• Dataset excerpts
--- src/rtl/pwmenc_pkg.sv ---
// Shared types and constants for the PWM encoder angle/speed unit.
// Holds the microcode word layout, the control program table and config indexes.
// No dependencies.
package pwmenc_pkg;

  // Default angle resolution, bits per turn
  localparam int ANGLE_BITS_DEF = 16;

  // Field widths fixed by the interface
  localparam int PULSE_BITS = 20;
  localparam int TICK_BITS  = 32;
  localparam int FRAC_BITS  = 16;
  localparam int CFG_IDX_BITS  = 1;
  localparam int CFG_DATA_BITS = 16;

  // Config register indexes
  localparam logic [CFG_IDX_BITS-1:0] REG_ABI_ENABLE = 1'd0;
  localparam logic [CFG_IDX_BITS-1:0] REG_ABI_TOP    = 1'd1;

  // Sequencer program size
  localparam int PC_BITS   = 4;

  // Datapath action of one step
  typedef enum logic [3:0] {
    A_NOP,
    A_IDLE,
    A_ADIV_INIT,
    A_DIV_STEP,
    A_CAPTURE,
    A_SPD_STORE,
    A_PRELOAD,
    A_RD_MUL,
    A_RD_SUM,
    A_EMIT
  } action_t;

  // Jump condition of one step; jump to target when true, else fall through
  typedef enum logic [2:0] {
    C_NONE,
    C_ALWAYS,
    C_NO_ITEM,
    C_READ,
    C_PERR,
    C_CNT_NZ,
    C_NO_SPEED,
    C_OUT_BUSY
  } cond_t;

  typedef struct packed {
    action_t              action;
    cond_t                cond;
    logic [PC_BITS-1:0]   target;
  } ctrl_word_t;

  // Program addresses
  localparam logic [PC_BITS-1:0] PC_IDLE     = 4'd0;
  localparam logic [PC_BITS-1:0] PC_DISPATCH = 4'd1;
  localparam logic [PC_BITS-1:0] PC_ADIV     = 4'd2;
  localparam logic [PC_BITS-1:0] PC_ALOOP    = 4'd3;
  localparam logic [PC_BITS-1:0] PC_CAPTURE  = 4'd4;
  localparam logic [PC_BITS-1:0] PC_SLOOP    = 4'd5;
  localparam logic [PC_BITS-1:0] PC_SSTORE   = 4'd6;
  localparam logic [PC_BITS-1:0] PC_PRELOAD  = 4'd7;
  localparam logic [PC_BITS-1:0] PC_RD_MUL   = 4'd8;
  localparam logic [PC_BITS-1:0] PC_RD_SUM   = 4'd9;
  localparam logic [PC_BITS-1:0] PC_EMIT     = 4'd15;

  // Control program; the emit step sits at the last address so the
  // step counter wraps back to idle after it
  function automatic ctrl_word_t rom_word(input logic [PC_BITS-1:0] pc);
    ctrl_word_t w;
    case (pc)
      PC_IDLE:     w = '{A_IDLE,      C_NO_ITEM,  PC_IDLE};
      PC_DISPATCH: w = '{A_NOP,       C_READ,     PC_RD_MUL};
      PC_ADIV:     w = '{A_ADIV_INIT, C_PERR,     PC_EMIT};
      PC_ALOOP:    w = '{A_DIV_STEP,  C_CNT_NZ,   PC_ALOOP};
      PC_CAPTURE:  w = '{A_CAPTURE,   C_NO_SPEED, PC_PRELOAD};
      PC_SLOOP:    w = '{A_DIV_STEP,  C_CNT_NZ,   PC_SLOOP};
      PC_SSTORE:   w = '{A_SPD_STORE, C_NONE,     PC_IDLE};
      PC_PRELOAD:  w = '{A_PRELOAD,   C_ALWAYS,   PC_EMIT};
      PC_RD_MUL:   w = '{A_RD_MUL,    C_NONE,     PC_IDLE};
      PC_RD_SUM:   w = '{A_RD_SUM,    C_ALWAYS,   PC_EMIT};
      PC_EMIT:     w = '{A_EMIT,      C_OUT_BUSY, PC_EMIT};
      default:     w = '{A_NOP,       C_ALWAYS,   PC_IDLE};
    endcase
    return w;
  endfunction

endpackage

--- src/rtl/pwm_encoder_angle_speed_unit.sv ---
// PWM absolute encoder decoder: angle, speed, extrapolated angle, ABI preload.
// Microcoded sequencer over a shared restoring divider and two multipliers.
// Depends on pwmenc_pkg.
//
// Channel   Direction  Handshake              Payload
// in        input      in_valid / in_stall    op, pulse_width, pulse_period, now_ticks
// out       output     out_valid / out_stall  angle_frac, speed, extrapolated_angle,
//                                             abi_preload, abi_preload_valid,
//                                             capture_count, period_error
// cfg       input      cfg_write              cfg_index, cfg_data
//
// Path to the result register: a capture runs the angle division, then the speed
// division but for the first two captures; a read multiplies and adds; a capture
// with zero period goes straight to emit. Divider: one quotient bit per cycle.
// A new item is taken once the sequencer is back at idle, while the previous
// result may still wait in the output register; a stalled output holds the emit step.
// rst is synchronous, active high; it clears state, config and the sequencer.
module pwm_encoder_angle_speed_unit #(
  parameter int ANGLE_BITS = pwmenc_pkg::ANGLE_BITS_DEF
) (
  input  logic                                 clk,
  input  logic                                 rst,
  // input channel
  input  logic                                 in_valid,
  output logic                                 in_stall,
  input  logic                                 op,
  input  logic [pwmenc_pkg::PULSE_BITS-1:0]    pulse_width,
  input  logic [pwmenc_pkg::PULSE_BITS-1:0]    pulse_period,
  input  logic [pwmenc_pkg::TICK_BITS-1:0]     now_ticks,
  // output channel
  output logic                                 out_valid,
  input  logic                                 out_stall,
  output logic [pwmenc_pkg::FRAC_BITS-1:0]     angle_frac,
  output logic signed [pwmenc_pkg::TICK_BITS-1:0] speed,
  output logic [pwmenc_pkg::FRAC_BITS-1:0]     extrapolated_angle,
  output logic [pwmenc_pkg::FRAC_BITS-1:0]     abi_preload,
  output logic                                 abi_preload_valid,
  output logic [pwmenc_pkg::TICK_BITS-1:0]     capture_count,
  output logic                                 period_error,
  // config port
  input  logic                                 cfg_write,
  input  logic [pwmenc_pkg::CFG_IDX_BITS-1:0]  cfg_index,
  input  logic [pwmenc_pkg::CFG_DATA_BITS-1:0] cfg_data
);

  localparam int SHIFT = pwmenc_pkg::TICK_BITS - ANGLE_BITS;
  localparam int TB    = pwmenc_pkg::TICK_BITS;
  localparam int PB    = pwmenc_pkg::PULSE_BITS;
  localparam int FB    = pwmenc_pkg::FRAC_BITS;
  localparam int CNT_BITS = $clog2(TB);

  // Angle to 16-bit turn fraction
  function automatic logic [FB-1:0] frac16(input logic [ANGLE_BITS-1:0] a);
    logic [TB-1:0] t;
    t = {a, {SHIFT{1'b0}}};
    return t[TB-1 -: FB];
  endfunction

  // Sequencer
  logic [pwmenc_pkg::PC_BITS-1:0] pc;
  logic [pwmenc_pkg::PC_BITS-1:0] pc_next;
  pwmenc_pkg::ctrl_word_t         ctrl;
  logic                           jump;
  logic [CNT_BITS-1:0]            cnt;

  // Latched item
  logic            op_r;
  logic [PB-1:0]   width_r;
  logic [PB-1:0]   period_r;
  logic [TB-1:0]   now_r;

  // Shared divider: remainder, dividend/quotient shifter, divisor
  logic [TB:0]     rem;
  logic [TB-1:0]   dq;
  logic [TB-1:0]   dsr;
  logic            neg_r;

  // Block state
  logic [ANGLE_BITS-1:0] last_angle;
  logic [TB-1:0]         speed_est;
  logic [TB-1:0]         last_ts;
  logic [TB-1:0]         captures;
  logic                  abi_enable;
  logic [FB-1:0]         abi_top;

  // Work registers
  logic [TB-1:0]   prod;
  logic [FB-1:0]   ext_r;
  logic [FB-1:0]   preload_r;
  logic            pvalid_r;
  logic            perr_r;

  // Datapath combinational terms
  logic [TB:0]           rem_shift;
  logic                  rem_ge;
  logic [TB:0]           rem_step;
  logic [ANGLE_BITS-1:0] ang_new;
  logic [ANGLE_BITS-1:0] ang_diff;
  logic [TB-1:0]         scaled;
  logic [TB-1:0]         mag;
  logic [TB-1:0]         dt;
  logic [TB-1:0]         captures_inc;
  logic [ANGLE_BITS+FB-1:0] preload_prod;
  logic [TB-1:0]         ext_sum;
  logic                  out_busy;

  assign in_stall = rst || (pc != pwmenc_pkg::PC_IDLE);
  assign out_busy = out_valid && out_stall;

  // One divider step: shift in next dividend bit, subtract when it fits
  always_comb begin
    rem_shift = {rem[TB-1:0], dq[TB-1]};
    rem_ge    = (rem_shift >= {1'b0, dsr});
    rem_step  = rem_ge ? (rem_shift - {1'b0, dsr}) : rem_shift;
  end

  // Datapath terms: new angle, wrapped difference, elapsed ticks, preload product, read sum
  always_comb begin
    ang_new      = dq[ANGLE_BITS-1:0];
    ang_diff     = ang_new - last_angle;
    scaled       = {ang_diff, {SHIFT{1'b0}}};
    mag          = scaled[TB-1] ? (~scaled + 1'b1) : scaled;
    dt           = now_r - last_ts;
    captures_inc = captures + 1'b1;
    preload_prod = last_angle * abi_top;
    ext_sum      = {last_angle, {SHIFT{1'b0}}} + prod;
  end

  // Next step
  always_comb begin
    ctrl = pwmenc_pkg::rom_word(pc);
    case (ctrl.cond)
      pwmenc_pkg::C_NONE:     jump = 1'b0;
      pwmenc_pkg::C_ALWAYS:   jump = 1'b1;
      pwmenc_pkg::C_NO_ITEM:  jump = !in_valid;
      pwmenc_pkg::C_READ:     jump = op_r;
      pwmenc_pkg::C_PERR:     jump = (period_r == '0);
      pwmenc_pkg::C_CNT_NZ:   jump = (cnt != '0);
      pwmenc_pkg::C_NO_SPEED: jump = (captures_inc <= TB'(2));
      pwmenc_pkg::C_OUT_BUSY: jump = out_busy;
      default:                jump = 1'b0;
    endcase
    pc_next = jump ? ctrl.target : (pc + 1'b1);
  end

  // State, datapath and output registers
  always_ff @(posedge clk) begin
    if (rst) begin
      pc         <= pwmenc_pkg::PC_IDLE;
      out_valid  <= 1'b0;
      last_angle <= '0;
      speed_est  <= '0;
      last_ts    <= '0;
      captures   <= '0;
      abi_enable <= 1'b0;
      abi_top    <= '0;
    end else begin
      pc <= pc_next;

      // config writes
      if (cfg_write) begin
        case (cfg_index)
          pwmenc_pkg::REG_ABI_ENABLE: abi_enable <= cfg_data[0];
          pwmenc_pkg::REG_ABI_TOP:    abi_top    <= cfg_data;
          default: ;
        endcase
      end

      // output register drains; the emit step reloads it itself
      if (out_valid && !out_stall && ctrl.action != pwmenc_pkg::A_EMIT) begin
        out_valid <= 1'b0;
      end

      case (ctrl.action)
        pwmenc_pkg::A_IDLE: begin
          if (in_valid) begin
            op_r      <= op;
            width_r   <= pulse_width;
            period_r  <= pulse_period;
            now_r     <= now_ticks;
            preload_r <= '0;
            pvalid_r  <= 1'b0;
            perr_r    <= !op && (pulse_period == '0);
          end
        end
        pwmenc_pkg::A_ADIV_INIT: begin
          // width at or above period gives a full turn, which wraps to zero
          rem <= (width_r >= period_r) ? '0 : (TB+1)'(width_r);
          dq  <= '0;
          dsr <= TB'(period_r);
          cnt <= CNT_BITS'(ANGLE_BITS - 1);
        end
        pwmenc_pkg::A_DIV_STEP: begin
          rem <= rem_step;
          dq  <= {dq[TB-2:0], rem_ge};
          if (cnt != '0) begin
            cnt <= cnt - 1'b1;
          end
        end
        pwmenc_pkg::A_CAPTURE: begin
          // set up speed division from old state, then commit new state
          rem        <= '0;
          dq         <= mag;
          dsr        <= (dt == '0) ? TB'(1) : dt;
          neg_r      <= scaled[TB-1];
          cnt        <= CNT_BITS'(TB - 1);
          captures   <= captures_inc;
          last_ts    <= now_r;
          last_angle <= ang_new;
        end
        pwmenc_pkg::A_SPD_STORE: begin
          speed_est <= neg_r ? (~dq + 1'b1) : dq;
        end
        pwmenc_pkg::A_PRELOAD: begin
          pvalid_r  <= abi_enable;
          preload_r <= abi_enable ? preload_prod[ANGLE_BITS +: FB] : '0;
        end
        pwmenc_pkg::A_RD_MUL: begin
          prod <= speed_est * dt;
        end
        pwmenc_pkg::A_RD_SUM: begin
          ext_r <= frac16(ext_sum[TB-1:SHIFT]);
        end
        pwmenc_pkg::A_EMIT: begin
          if (!out_busy) begin
            out_valid          <= 1'b1;
            angle_frac         <= frac16(last_angle);
            speed              <= speed_est;
            extrapolated_angle <= op_r ? ext_r : frac16(last_angle);
            abi_preload        <= preload_r;
            abi_preload_valid  <= pvalid_r;
            capture_count      <= captures;
            period_error       <= perr_r;
          end
        end
        default: ;
      endcase
    end
  end

endmodule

• Task
From the entries, report each line that includes the word "dividend".

• Exercise solution
  // Shared divider: remainder, dividend/quotient shifter, divisor
  // One divider step: shift in next dividend bit, subtract when it fits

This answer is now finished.